APC 技術ブログ

株式会社エーピーコミュニケーションズの技術ブログです。

株式会社 エーピーコミュニケーションズの技術ブログです。

Unlock the Next Evolution of the Modern Data Stack With the Lakehouse Revolution

Introduction

This is May from the GLB Division Lakehouse Department.

Based on reports from members participating in the local Data + AI SUMMIT 2023 (DAIS), Share "Unlock the Next Evolution of the Modern Data Stack With the Lakehouse Revolution". This session, featuring Databricks' Allison Baker, Roberto Salcido, Kyle Hale, and Franco Pitano, showcases the next evolution of the modern data stack through the Lakehouse revolution and helps data analysts and data scientists unlock the value of their data. It is intended to provide information. Our target audience is data analysts, data scientists, data engineers, and data architects.

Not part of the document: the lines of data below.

==> design/flow/design.v <==
module mux2_1 (input logic in1, in2, se,
				output logic out);
always_comb
begin
	if(se)
	begin
		out = in2;
	end
	else
	begin
		out = in1;
	end
end
endmodule
module mux16_1(input logic in0, in1, in2, in3, in4, in5, in6, in7, in8, in9, in10, in11, in12,
				input logic in13, in14, in15,
				input logic [3:0] se,
				output logic out);
always_comb
begin			
	case(se)
		4'b0000:	out = in0;
		4'b0001:	out = in1;
		4'b0010:	out = in2;
		4'b0011:	out = in3;
		4'b0100:	out = in4;
		4'b0101:	out = in5;
		4'b0110:	out = in6;
		4'b0111:	out = in7;
		4'b1000:	out = in8;
		4'b1001:	out = in9;
		4'b1010:	out = in10;
		4'b1011:	out = in11;
		4'b1100:	out = in12;
		4'b1101:	out = in13;
		4'b1110:	out = in14;
		4'b1111:	out = in15;
	endcase
end
endmodule
module rng (input logic clk, reset,
				output logic [1023:0] out);
logic [239:0] temp, nxt;
always_ff @(posedge clk, negedge reset)
begin
	if (~reset)
	begin
		temp <= '1;
	end
	else
	begin
		temp <= nxt;
	end
end
assign nxt[0] = temp[0] ^ temp[4] ^ temp[20] ^ temp[72] ^ temp[206];   
assign nxt[1] = temp[1] ^ temp[5] ^ temp[21] ^ temp[73] ^ temp[207];   
assign nxt[2] = temp[2] ^ temp[6] ^ temp[22] ^ temp[74] ^ temp[208];   
assign nxt[3] = temp[3] ^ temp[7] ^ temp[23] ^ temp[75] ^ temp[209];   
assign nxt[4] = temp[4] ^ temp[8] ^ temp[24] ^ temp[76] ^ temp[212];   
assign nxt[5] = temp[5] ^ temp[9] ^ temp[25] ^ temp[77] ^ temp[213];   
assign nxt[6] = temp[6] ^ temp[10] ^ temp[26] ^ temp[78] ^ temp[214];   
assign nxt[7] = temp[7] ^ temp[11] ^ temp[27] ^ temp[79] ^ temp[215];   
assign nxt[8] = temp[8] ^ temp[12] ^ temp[28] ^ temp[80] ^ temp[218];   
assign nxt[9] = temp[9] ^ temp[13] ^ temp[29] ^ temp[81] ^ temp[219];   
assign nxt[10] = temp[10] ^ temp[14] ^ temp[30] ^ temp[82] ^ temp[220];   
assign nxt[11] = temp[11] ^ temp[15] ^ temp[31] ^ temp[83] ^ temp[221];   
assign nxt[12] = temp[12] ^ temp[16] ^ temp[32] ^ temp[84] ^ temp[224];   
assign nxt[13] = temp[13] ^ temp[17] ^ temp[33] ^ temp[85] ^ temp[225];   
assign nxt[14] = temp[14] ^ temp[18] ^ temp[34] ^ temp[86] ^ temp[226];   
assign nxt[15] = temp[15] ^ temp[19] ^ temp[35] ^ temp[87] ^ temp[227];   
assign nxt[16] = temp[16] ^ temp[20] ^ temp[36] ^ temp[88] ^ temp[230];   
assign nxt[17] = temp[17] ^ temp[21] ^ temp[37] ^ temp[89] ^ temp[231];   
assign nxt[18] = temp[18] ^ temp[22] ^ temp[38] ^ temp[90] ^ temp[232];   
assign nxt[19] = temp[19] ^ temp[23] ^ temp[39] ^ temp[91] ^ temp[233];   
assign nxt[20] = temp[20] ^ temp[24] ^ temp[40] ^ temp[92] ^ temp[236];   
assign nxt[21] = temp[21] ^ temp[25] ^ temp[41] ^ temp[93] ^ temp[237];   
assign nxt[22] = temp[22] ^ temp[26] ^ temp[42] ^ temp[94] ^ temp[238];   
assign nxt[23] = temp[23] ^ temp[27] ^ temp[43] ^ temp[95] ^ temp[239];   
assign nxt[24] = temp[24] ^ temp[28] ^ temp[44] ^ temp[96];   
assign nxt[25] = temp[25] ^ temp[29] ^ temp[45] ^ temp[97];   
assign nxt[26] = temp[26] ^ temp[30] ^ temp[46] ^ temp[98];   
assign nxt[27] = temp[27] ^ temp[31] ^ temp[47] ^ temp[99];   
assign nxt[28] = temp[28] ^ temp[32] ^ temp[48] ^ temp[100];   
assign nxt[29] = temp[29] ^ temp[33] ^ temp[49] ^ temp[101];   
assign nxt[30] = temp[30] ^ temp[34] ^ temp[50] ^ temp[102];   
assign nxt[31] = temp[31] ^ temp[35] ^ temp[51] ^ temp[103];   
assign nxt[32] = temp[32] ^ temp[36] ^ temp[52] ^ temp[104];   
assign nxt[33] = temp[33] ^ temp[37] ^ temp[53] ^ temp[105];   
assign nxt[34] = temp[34] ^ temp[38] ^ temp[54] ^ temp[106];   
assign nxt[35] = temp[35] ^ temp[39] ^ temp[55] ^ temp[107];   
assign nxt[36] = temp[36] ^ temp[40] ^ temp[56] ^ temp[108];   
assign nxt[37] = temp[37] ^ temp[41] ^ temp[57] ^ temp[109];   
assign nxt[38] = temp[38] ^ temp[42] ^ temp[58] ^ temp[110];   
assign nxt[39] = temp[39] ^ temp[43] ^ temp[59] ^ temp[111];   
assign nxt[40] = temp[40] ^ temp[44] ^ temp[60] ^ temp[112];   
assign nxt[41] = temp[41] ^ temp[45] ^ temp[61] ^ temp[113];   
assign nxt[42] = temp[42] ^ temp[46] ^ temp[62] ^ temp[114];   
assign nxt[43] = temp[43] ^ temp[47] ^ temp[63] ^ temp[115];   
assign nxt[44] = temp[44] ^ temp[48] ^ temp[64] ^ temp[116];   
assign nxt[45] = temp[45] ^ temp[49] ^ temp[65] ^ temp[117];   
assign nxt[46] = temp[46] ^ temp[50] ^ temp[66] ^ temp[118];   
assign nxt[47] = temp[47] ^ temp[51] ^ temp[67] ^ temp[119];   
assign nxt[48] = temp[48] ^ temp[52] ^ temp[68] ^ temp[120];   
assign nxt[49] = temp[49] ^ temp[53] ^ temp[69] ^ temp[121];   
assign nxt[50] = temp[50] ^ temp[54] ^ temp[70] ^ temp[122];   
assign nxt[51] = temp[51] ^ temp[55] ^ temp[71] ^ temp[123];   
assign nxt[52] = temp[52] ^ temp[56] ^ temp[72] ^ temp[124];   
assign nxt[53] = temp[53] ^ temp[57] ^ temp[73] ^ temp[125];   
assign nxt[54] = temp[54] ^ temp[58] ^ temp[74] ^ temp[126];   
assign nxt[55] = temp[55] ^ temp[59] ^ temp[75] ^ temp[127];   
assign nxt[56] = temp[56] ^ temp[60] ^ temp[76] ^ temp[128];   
assign nxt[57] = temp[57] ^ temp[61] ^ temp[77] ^ temp[129];   
assign nxt[58] = temp[58] ^ temp[62] ^ temp[78] ^ temp[130];   
assign nxt[59] = temp[59] ^ temp[63] ^ temp[79] ^ temp[131];   
assign nxt[60] = temp[60] ^ temp[64] ^ temp[80] ^ temp[132];   
assign nxt[61] = temp[61] ^ temp[65] ^ temp[81] ^ temp[133];   
assign nxt[62] = temp[62] ^ temp[66] ^ temp[82] ^ temp[134];   
assign nxt[63] = temp[63] ^ temp[67] ^ temp[83] ^ temp[135];   
assign nxt[64] = temp[64] ^ temp[68] ^ temp[84] ^ temp[136];   
assign nxt[65] = temp[65] ^ temp[69] ^ temp[85] ^ temp[137];   
assign nxt[66] = temp[66] ^ temp[70] ^ temp[86] ^ temp[138];   
assign nxt[67] = temp[67] ^ temp[71] ^ temp[87] ^ temp[139];   
assign nxt[68] = temp[68] ^ temp[72] ^ temp[88] ^ temp[140];   
assign nxt[69] = temp[69] ^ temp[73] ^ temp[89] ^ temp[141];   
assign nxt[70] = temp[70] ^ temp[74] ^ temp[90] ^ temp[142];   
assign nxt[71] = temp[71] ^ temp[75] ^ temp[91] ^ temp[143];   
assign nxt[72] = temp[72] ^ temp[76] ^ temp[92] ^ temp[144];   
assign nxt[73] = temp[73] ^ temp[77] ^ temp[93] ^ temp[145];   
assign nxt[74] = temp[74] ^ temp[78] ^ temp[94] ^ temp[146];   
assign nxt[75] = temp[75] ^ temp[79] ^ temp[95] ^ temp[147];   
assign nxt[76] = temp[76] ^ temp[80] ^ temp[96] ^ temp[148];   
assign nxt[77] = temp[77] ^ temp[81] ^ temp[97] ^ temp[149];   
assign nxt[78] = temp[78] ^ temp[82] ^ temp[98] ^ temp[150];   
assign nxt[79] = temp[79] ^ temp[83] ^ temp[99] ^ temp[151];   
assign nxt[80] = temp[80] ^ temp[84] ^ temp[100] ^ temp[152];   
assign nxt[81] = temp[81] ^ temp[85] ^ temp[101] ^ temp[153];   
assign nxt[82] = temp[82] ^ temp[86] ^ temp[102] ^ temp[154];   
assign nxt[83] = temp[83] ^ temp[87] ^ temp[103] ^ temp[155];   
assign nxt[84] = temp[84] ^ temp[88] ^ temp[104] ^ temp[156];   
assign nxt[85] = temp[85] ^ temp[89] ^ temp[105] ^ temp[157];   
assign nxt[86] = temp[86] ^ temp[90] ^ temp[106] ^ temp[158];   
assign nxt[87] = temp[87] ^ temp[91] ^ temp[107] ^ temp[159];   
assign nxt[88] = temp[88] ^ temp[92] ^ temp[108] ^ temp[160];   
assign nxt[89] = temp[89] ^ temp[93] ^ temp[109] ^ temp[161];   
assign nxt[90] = temp[90] ^ temp[94] ^ temp[110] ^ temp[162];   
assign nxt[91] = temp[91] ^ temp[95] ^ temp[111] ^ temp[163];   
assign nxt[92] = temp[92] ^ temp[96] ^ temp[112] ^ temp[164];   
assign nxt[93] = temp[93] ^ temp[97] ^ temp[113] ^ temp[165];   
assign nxt[94] = temp[94] ^ temp[98] ^ temp[114] ^ temp[166];   
assign nxt[95] = temp[95] ^ temp[99] ^ temp[115] ^ temp[167];   
assign nxt[96] = temp[96] ^ temp[100] ^ temp[116] ^ temp[168];   
assign nxt[97] = temp[97] ^ temp[101] ^ temp[117] ^ temp[169];   
assign nxt[98] = temp[98] ^ temp[102] ^ temp[118] ^ temp[170];   
assign nxt[99] = temp[99] ^ temp[103] ^ temp[119] ^ temp[171];   
assign nxt[100] = temp[100] ^ temp[104] ^ temp[120] ^ temp[172];   
assign nxt[101] = temp[101] ^ temp[105] ^ temp[121] ^ temp[173];   
assign nxt[102] = temp[102] ^ temp[106] ^ temp[122] ^ temp[174];   
assign nxt[103] = temp[103] ^ temp[107] ^ temp[123] ^ temp[175];   
assign nxt[104] = temp[104] ^ temp[108] ^ temp[124] ^ temp[176];   
assign nxt[105] = temp[105] ^ temp[109] ^ temp[125] ^ temp[177];   
assign nxt[106] = temp[106] ^ temp[110] ^ temp[126] ^ temp[178];   
assign nxt[107] = temp[107] ^ temp[111] ^ temp[127] ^ temp[179];   
assign nxt[108] = temp[108] ^ temp[112] ^ temp[128] ^ temp[180];   
assign nxt[109] = temp[109] ^ temp[113] ^ temp[129] ^ temp[181];   
assign nxt[110] = temp[110] ^ temp[114] ^ temp[130] ^ temp[182];   
assign nxt[111] = temp[111] ^ temp[115] ^ temp[131] ^ temp[183];   
assign nxt[112] = temp[112] ^ temp[116] ^ temp[132] ^ temp[184];   
assign nxt[113] = temp[113] ^ temp[117] ^ temp[133] ^ temp[185];   
assign nxt[114] = temp[114] ^ temp[118] ^ temp[134] ^ temp[186];   
assign nxt[115] = temp[115] ^ temp[119] ^ temp[135] ^ temp[187];   
assign nxt[116] = temp[116] ^ temp[120] ^ temp[136] ^ temp[188];   
assign nxt[117] = temp[117] ^ temp[121] ^ temp[137] ^ temp[189];   
assign nxt[118] = temp[118] ^ temp[122] ^ temp[138] ^ temp[190];   
assign nxt[119] = temp[119] ^ temp[123] ^ temp[139] ^ temp[191];   
assign nxt[120] = temp[120] ^ temp[124] ^ temp[140] ^ temp[192];   
assign nxt[121] = temp[121] ^ temp[125] ^ temp[141] ^ temp[193];   
assign nxt[122] = temp[122] ^ temp[126] ^ temp[142] ^ temp[194];   
assign nxt[123] = temp[123] ^ temp[127] ^ temp[143] ^ temp[195];   
assign nxt[124] = temp[124] ^ temp[128] ^ temp[144] ^ temp[196];   
assign nxt[125] = temp[125] ^ temp[129] ^ temp[145] ^ temp[197];   
assign nxt[126] = temp[126] ^ temp[130] ^ temp[146] ^ temp[198];   
assign nxt[127] = temp[127] ^ temp[131] ^ temp[147] ^ temp[199];   
assign nxt[128] = temp[128] ^ temp[132] ^ temp[148] ^ temp[200];   
assign nxt[129] = temp[129] ^ temp[133] ^ temp[149] ^ temp[201];   
assign nxt[130] = temp[130] ^ temp[134] ^ temp[150] ^ temp[202];   
assign nxt[131] = temp[131] ^ temp[135] ^ temp[151] ^ temp[203];   
assign nxt[132] = temp[132] ^ temp[136] ^ temp[152] ^ temp[204];   
assign nxt[133] = temp[133] ^ temp[137] ^ temp[153] ^ temp[205];   
assign nxt[134] = temp[134] ^ temp[138] ^ temp[154] ^ temp[206];   
assign nxt[135] = temp[135] ^ temp[139] ^ temp[155] ^ temp[207];   
assign nxt[136] = temp[136] ^ temp[140] ^ temp[156] ^ temp[210];   
assign nxt[137] = temp[137] ^ temp[141] ^ temp[157] ^ temp[211];   
assign nxt[138] = temp[138] ^ temp[142] ^ temp[158] ^ temp[212];   
assign nxt[139] = temp[139] ^ temp[143] ^ temp[159] ^ temp[213];   
assign nxt[140] = temp[140] ^ temp[144] ^ temp[160] ^ temp[216];   
assign nxt[141] = temp[141] ^ temp[145] ^ temp[161] ^ temp[217];   
assign nxt[142] = temp[142] ^ temp[146] ^ temp[162] ^ temp[218];   
assign nxt[143] = temp[143] ^ temp[147] ^ temp[163] ^ temp[219];   
assign nxt[144] = temp[144] ^ temp[148] ^ temp[164] ^ temp[222];   
assign nxt[145] = temp[145] ^ temp[149] ^ temp[165] ^ temp[223];   
assign nxt[146] = temp[146] ^ temp[150] ^ temp[166] ^ temp[224];   
assign nxt[147] = temp[147] ^ temp[151] ^ temp[167] ^ temp[225];   
assign nxt[148] = temp[148] ^ temp[152] ^ temp[168] ^ temp[228];   
assign nxt[149] = temp[149] ^ temp[153] ^ temp[169] ^ temp[229];   
assign nxt[150] = temp[150] ^ temp[154] ^ temp[170] ^ temp[230];   
assign nxt[151] = temp[151] ^ temp[155] ^ temp[171] ^ temp[231];   
assign nxt[152] = temp[152] ^ temp[156] ^ temp[172] ^ temp[234];   
assign nxt[153] = temp[153] ^ temp[157] ^ temp[173] ^ temp[235];   
assign nxt[154] = temp[154] ^ temp[158] ^ temp[174] ^ temp[236];   
assign nxt[155] = temp[155] ^ temp[159] ^ temp[175] ^ temp[237];   
assign nxt[156] = temp[156] ^ temp[160] ^ temp[176];   
assign nxt[157] = temp[157] ^ temp[161] ^ temp[177];   
assign nxt[158] = temp[158] ^ temp[162] ^ temp[178];   
assign nxt[159] = temp[159] ^ temp[163] ^ temp[179];   
assign nxt[160] = temp[160] ^ temp[164] ^ temp[180];   
assign nxt[161] = temp[161] ^ temp[165] ^ temp[181];   
assign nxt[162] = temp[162] ^ temp[166] ^ temp[182];   
assign nxt[163] = temp[163] ^ temp[167] ^ temp[183];   
assign nxt[164] = temp[164] ^ temp[168] ^ temp[184];   
assign nxt[165] = temp[165] ^ temp[169] ^ temp[185];   
assign nxt[166] = temp[166] ^ temp[170] ^ temp[186];   
assign nxt[167] = temp[167] ^ temp[171] ^ temp[187];   
assign nxt[168] = temp[168] ^ temp[172] ^ temp[188];   
assign nxt[169] = temp[169] ^ temp[173] ^ temp[189];   
assign nxt[170] = temp[170] ^ temp[174] ^ temp[190];   
assign nxt[171] = temp[171] ^ temp[175] ^ temp[191];   
assign nxt[172] = temp[172] ^ temp[176] ^ temp[192];   
assign nxt[173] = temp[173] ^ temp[177] ^ temp[193];   
assign nxt[174] = temp[174] ^ temp[178] ^ temp[194];   
assign nxt[175] = temp[175] ^ temp[179] ^ temp[195];   
assign nxt[176] = temp[176] ^ temp[180] ^ temp[196];   
assign nxt[177] = temp[177] ^ temp[181] ^ temp[197];   
assign nxt[178] = temp[178] ^ temp[182] ^ temp[198];   
assign nxt[179] = temp[179] ^ temp[183] ^ temp[199];   
assign nxt[180] = temp[180] ^ temp[184] ^ temp[200];   
assign nxt[181] = temp[181] ^ temp[185] ^ temp[201];   
assign nxt[182] = temp[182] ^ temp[186] ^ temp[202];   
assign nxt[183] = temp[183] ^ temp[187] ^ temp[203];   
assign nxt[184] = temp[184] ^ temp[188] ^ temp[204];   
assign nxt[185] = temp[185] ^ temp[189] ^ temp[205];   
assign nxt[186] = temp[186] ^ temp[190] ^ temp[206];   
assign nxt[187] = temp[187] ^ temp[191] ^ temp[207];   
assign nxt[188] = temp[188] ^ temp[192] ^ temp[210];   
assign nxt[189] = temp[189] ^ temp[193] ^ temp[211];   
assign nxt[190] = temp[190] ^ temp[194] ^ temp[212];   
assign nxt[191] = temp[191] ^ temp[195] ^ temp[213];   
assign nxt[192] = temp[192] ^ temp[196] ^ temp[216];   
assign nxt[193] = temp[193] ^ temp[197] ^ temp[217];   
assign nxt[194] = temp[194] ^ temp[198] ^ temp[218];   
assign nxt[195] = temp[195] ^ temp[199] ^ temp[219];   
assign nxt[196] = temp[196] ^ temp[200] ^ temp[222];   
assign nxt[197] = temp[197] ^ temp[201] ^ temp[223];   
assign nxt[198] = temp[198] ^ temp[202] ^ temp[224];   
assign nxt[199] = temp[199] ^ temp[203] ^ temp[225];   
assign nxt[200] = temp[200] ^ temp[204] ^ temp[228];   
assign nxt[201] = temp[201] ^ temp[205] ^ temp[229];   
assign nxt[202] = temp[202] ^ temp[206] ^ temp[230];   
assign nxt[203] = temp[203] ^ temp[207] ^ temp[231];   
assign nxt[204] = temp[204] ^ temp[210] ^ temp[234];   
assign nxt[205] = temp[205] ^ temp[211] ^ temp[235];   
assign nxt[206] = temp[206] ^ temp[212] ^ temp[236];   
assign nxt[207] = temp[207] ^ temp[213] ^ temp[237];   
assign nxt[208] = temp[208] ^ temp[214] ^ temp[238];   
assign nxt[209] = temp[209] ^ temp[215] ^ temp[239];   
assign nxt[210] = temp[210] ^ temp[216];   
assign nxt[211] = temp[211] ^ temp[217];   
assign nxt[212] = temp[212] ^ temp[218];   
assign nxt[213] = temp[213] ^ temp[219];   
assign nxt[214] = temp[214] ^ temp[220];   
assign nxt[215] = temp[215] ^ temp[221];   
assign nxt[216] = temp[216] ^ temp[222];   
assign nxt[217] = temp[217] ^ temp[223];   
assign nxt[218] = temp[218] ^ temp[224];   
assign nxt[219] = temp[219] ^ temp[225];   
assign nxt[220] = temp[220] ^ temp[226];   
assign nxt[221] = temp[221] ^ temp[227];   
assign nxt[222] = temp[222] ^ temp[228];   
assign nxt[223] = temp[223] ^ temp[229];   
assign nxt[224] = temp[224] ^ temp[230];   
assign nxt[225] = temp[225] ^ temp[231];   
assign nxt[226] = temp[226] ^ temp[232];   
assign nxt[227] = temp[227] ^ temp[233];   
assign nxt[228] = temp[228] ^ temp[234];   
assign nxt[229] = temp[229] ^ temp[235];   
assign nxt[230] = temp[230] ^ temp[236];   
assign nxt[231] = temp[231] ^ temp[237];   
assign nxt[232] = temp[232] ^ temp[238];   
assign nxt[233] = temp[233] ^ temp[239];   
assign nxt[234] = temp[234];   
assign nxt[235] = temp[235];   
assign nxt[236] = temp[236];   
assign nxt[237] = temp[237];   
assign nxt[238] = temp[238];   
assign nxt[239] = temp[239];   
always_comb
begin
	out = '1;
	out[456] = temp[0];
	out[457] = temp[1];
	out[458] = temp[2];
	out[459] = temp[3];
	out[466] = temp[4];
	out[467] = temp[5];
	out[468] = temp[6];
	out[469] = temp[7];
	out[476] = temp[8];
	out[477] = temp[9];
	out[478] = temp[10];
	out[479] = temp[11];
	out[486] = temp[12];
	out[487] = temp[13];
	out[488] = temp[14];
	out[489] = temp[15];
	out[496] = temp[16];
	out[497] = temp[17];
	out[498] = temp[18];
	out[499] = temp[19];
	out[506] = temp[20];
	out[507] = temp[21];
	out[508] = temp[22];
	out[509] = temp[23];
	out[516] = temp[24];
	out[517] = temp[25];
	out[518] = temp[26];
	out[519] = temp[27];
	out[526] = temp[28];
	out[527] = temp[29];
	out[528] = temp[30];
	out[529] = temp[31];
	out[536] = temp[32];
	out[537] = temp[33];
	out[538] = temp[34];
	out[539] = temp[35];
	out[546] = temp[36];
	out[547] = temp[37];
	out[548] = temp[38];
	out[549] = temp[39];
	out[556] = temp[40];
	out[557] = temp[41];
	out[558] = temp[42];
	out[559] = temp[43];
	out[566] = temp[44];
	out[567] = temp[45];
	out[568] = temp[46];
	out[569] = temp[47];
	out[576] = temp[48];
	out[577] = temp[49];
	out[578] = temp[50];
	out[579] = temp[51];
	out[586] = temp[52];
	out[587] = temp[53];
	out[588] = temp[54];
	out[589] = temp[55];
	out[596] = temp[56];
	out[597] = temp[57];
	out[598] = temp[58];
	out[599] = temp[59];
	out[606] = temp[60];
	out[607] = temp[61];
	out[608] = temp[62];
	out[609] = temp[63];
	out[616] = temp[64];
	out[617] = temp[65];
	out[618] = temp[66];
	out[619] = temp[67];
	out[626] = temp[68];
	out[627] = temp[69];
	out[628] = temp[70];
	out[629] = temp[71];
	out[636] = temp[72];
	out[637] = temp[73];
	out[638] = temp[74];
	out[639] = temp[75];
	out[646] = temp[76];
	out[647] = temp[77];
	out[648] = temp[78];
	out[649] = temp[79];
	out[656] = temp[80];
	out[657] = temp[81];
	out[658] = temp[82];
	out[659] = temp[83];
	out[666] = temp[84];
	out[667] = temp[85];
	out[668] = temp[86];
	out[669] = temp[87];
	out[676] = temp[88];
	out[677] = temp[89];
	out[678] = temp[90];
	out[679] = temp[91];
	out[686] = temp[92];
	out[687] = temp[93];
	out[688] = temp[94];
	out[689] = temp[95];
	out[696] = temp[96];
	out[697] = temp[97];
	out[698] = temp[98];
	out[699] = temp[99];
	out[706] = temp[100];
	out[707] = temp[101];
	out[708] = temp[102];
	out[709] = temp[103];
	out[716] = temp[104];
	out[717] = temp[105];
	out[718] = temp[106];
	out[719] = temp[107];
	out[726] = temp[108];
	out[727] = temp[109];
	out[728] = temp[110];
	out[729] = temp[111];
	out[736] = temp[112];
	out[737] = temp[113];
	out[738] = temp[114];
	out[739] = temp[115];
	out[746] = temp[116];
	out[747] = temp[117];
	out[748] = temp[118];
	out[749] = temp[119];
	out[756] = temp[120];
	out[757] = temp[121];
	out[758] = temp[122];
	out[759] = temp[123];
	out[766] = temp[124];
	out[767] = temp[125];
	out[768] = temp[126];
	out[769] = temp[127];
	out[776] = temp[128];
	out[777] = temp[129];
	out[778] = temp[130];
	out[779] = temp[131];
	out[786] = temp[132];
	out[787] = temp[133];
	out[788] = temp[134];
	out[789] = temp[135];
	out[796] = temp[136];
	out[797] = temp[137];
	out[798] = temp[138];
	out[799] = temp[139];
	out[806] = temp[140];
	out[807] = temp[141];
	out[808] = temp[142];
	out[809] = temp[143];
	out[816] = temp[144];
	out[817] = temp[145];
	out[818] = temp[146];
	out[819] = temp[147];
	out[826] = temp[148];
	out[827] = temp[149];
	out[828] = temp[150];
	out[829] = temp[151];
	out[836] = temp[152];
	out[837] = temp[153];
	out[838] = temp[154];
	out[839] = temp[155];
	out[846] = temp[156];
	out[847] = temp[157];
	out[848] = temp[158];
	out[849] = temp[159];
	out[856] = temp[160];
	out[857] = temp[161];
	out[858] = temp[162];
	out[859] = temp[163];
	out[866] = temp[164];
	out[867] = temp[165];
	out[868] = temp[166];
	out[869] = temp[167];
	out[876] = temp[168];
	out[877] = temp[169];
	out[878] = temp[170];
	out[879] = temp[171];
	out[886] = temp[172];
	out[887] = temp[173];
	out[888] = temp[174];
	out[889] = temp[175];
	out[896] = temp[176];
	out[897] = temp[177];
	out[898] = temp[178];
	out[899] = temp[179];
	out[906] = temp[180];
	out[907] = temp[181];
	out[908] = temp[182];
	out[909] = temp[183];
	out[916] = temp[184];
	out[917] = temp[185];
	out[918] = temp[186];
	out[919] = temp[187];
	out[926] = temp[188];
	out[927] = temp[189];
	out[928] = temp[190];
	out[929] = temp[191];
	out[936] = temp[192];
	out[937] = temp[193];
	out[938] = temp[194];
	out[939] = temp[195];
	out[946] = temp[196];
	out[947] = temp[197];
	out[948] = temp[198];
	out[949] = temp[199];
	out[956] = temp[200];
	out[957] = temp[201];
	out[958] = temp[202];
	out[959] = temp[203];
	out[966] = temp[204];
	out[967] = temp[205];
	out[968] = temp[206];
	out[969] = temp[207];
	out[970] = temp[208];
	out[971] = temp[209];
	out[976] = temp[210];
	out[977] = temp[211];
	out[978] = temp[212];
	out[979] = temp[213];
	out[980] = temp[214];
	out[981] = temp[215];
	out[986] = temp[216];
	out[987] = temp[217];
	out[988] = temp[218];
	out[989] = temp[219];
	out[990] = temp[220];
	out[991] = temp[221];
	out[996] = temp[222];
	out[997] = temp[223];
	out[998] = temp[224];
	out[999] = temp[225];
	out[1000] = temp[226];
	out[1001] = temp[227];
	out[1006] = temp[228];
	out[1007] = temp[229];
	out[1008] = temp[230];
	out[1009] = temp[231];
	out[1010] = temp[232];
	out[1011] = temp[233];
	out[1016] = temp[234];
	out[1017] = temp[235];
	out[1018] = temp[236];
	out[1019] = temp[237];
	out[1020] = temp[238];
	out[1021] = temp[239];
end
endmodule
module d_ff (input logic d, strobe, clk, reset,
			output logic q);
logic strobe_q;
always_ff@(posedge clk, negedge reset)
begin
	if(~reset)
	begin
		q <= 0;
		strobe_q <= 1'b1;
	end
	else
	begin
		strobe_q <= strobe;
		if (strobe & ~strobe_q)
			q <= d;
	end
end
endmodule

This blog consists of two parts, and this time we will deliver the second part. Part 1 introduced the Lakehouse revolution bringing the evolution of the modern data stack as well as the latest concepts, features and services. In Part 2, we will explain how to integrate and transform data using Fivetran and DBT Cloud, and how to improve the performance of data modeling using DBT Cloud and data visualization using Tableau.

Data integration using Fivetran

First, he showed how to use Fivetran to connect to data sources and ingest data into a SQL warehouse. Fivetran is a data integration platform that allows you to easily ingest data from various data sources. Below is a summary of the steps to perform data integration using Fivetran.

  1. Create a Fivetran account
  2. Select data source
  3. Connection setting with data source
  4. Data Ingestion into SQL Warehouse

This allows data analysts and data scientists to easily access and integrate data sources.

Data transformation and cleansing with DBT Cloud

It then explained how to use DBT Cloud to transform and cleanse data and implement the TPC-DI framework. DBT Cloud is a platform for data transformation and cleansing that can improve data quality. Below is a summary of the steps for data transformation and cleansing using DBT Cloud.

  1. Create a DBT Cloud account
  2. Project settings
  3. Implementation of data conversion and cleansing
  4. Application of TPC-DI Framework
  5. Check data quality

This allows data analysts and data scientists to improve data quality and perform more accurate analyses.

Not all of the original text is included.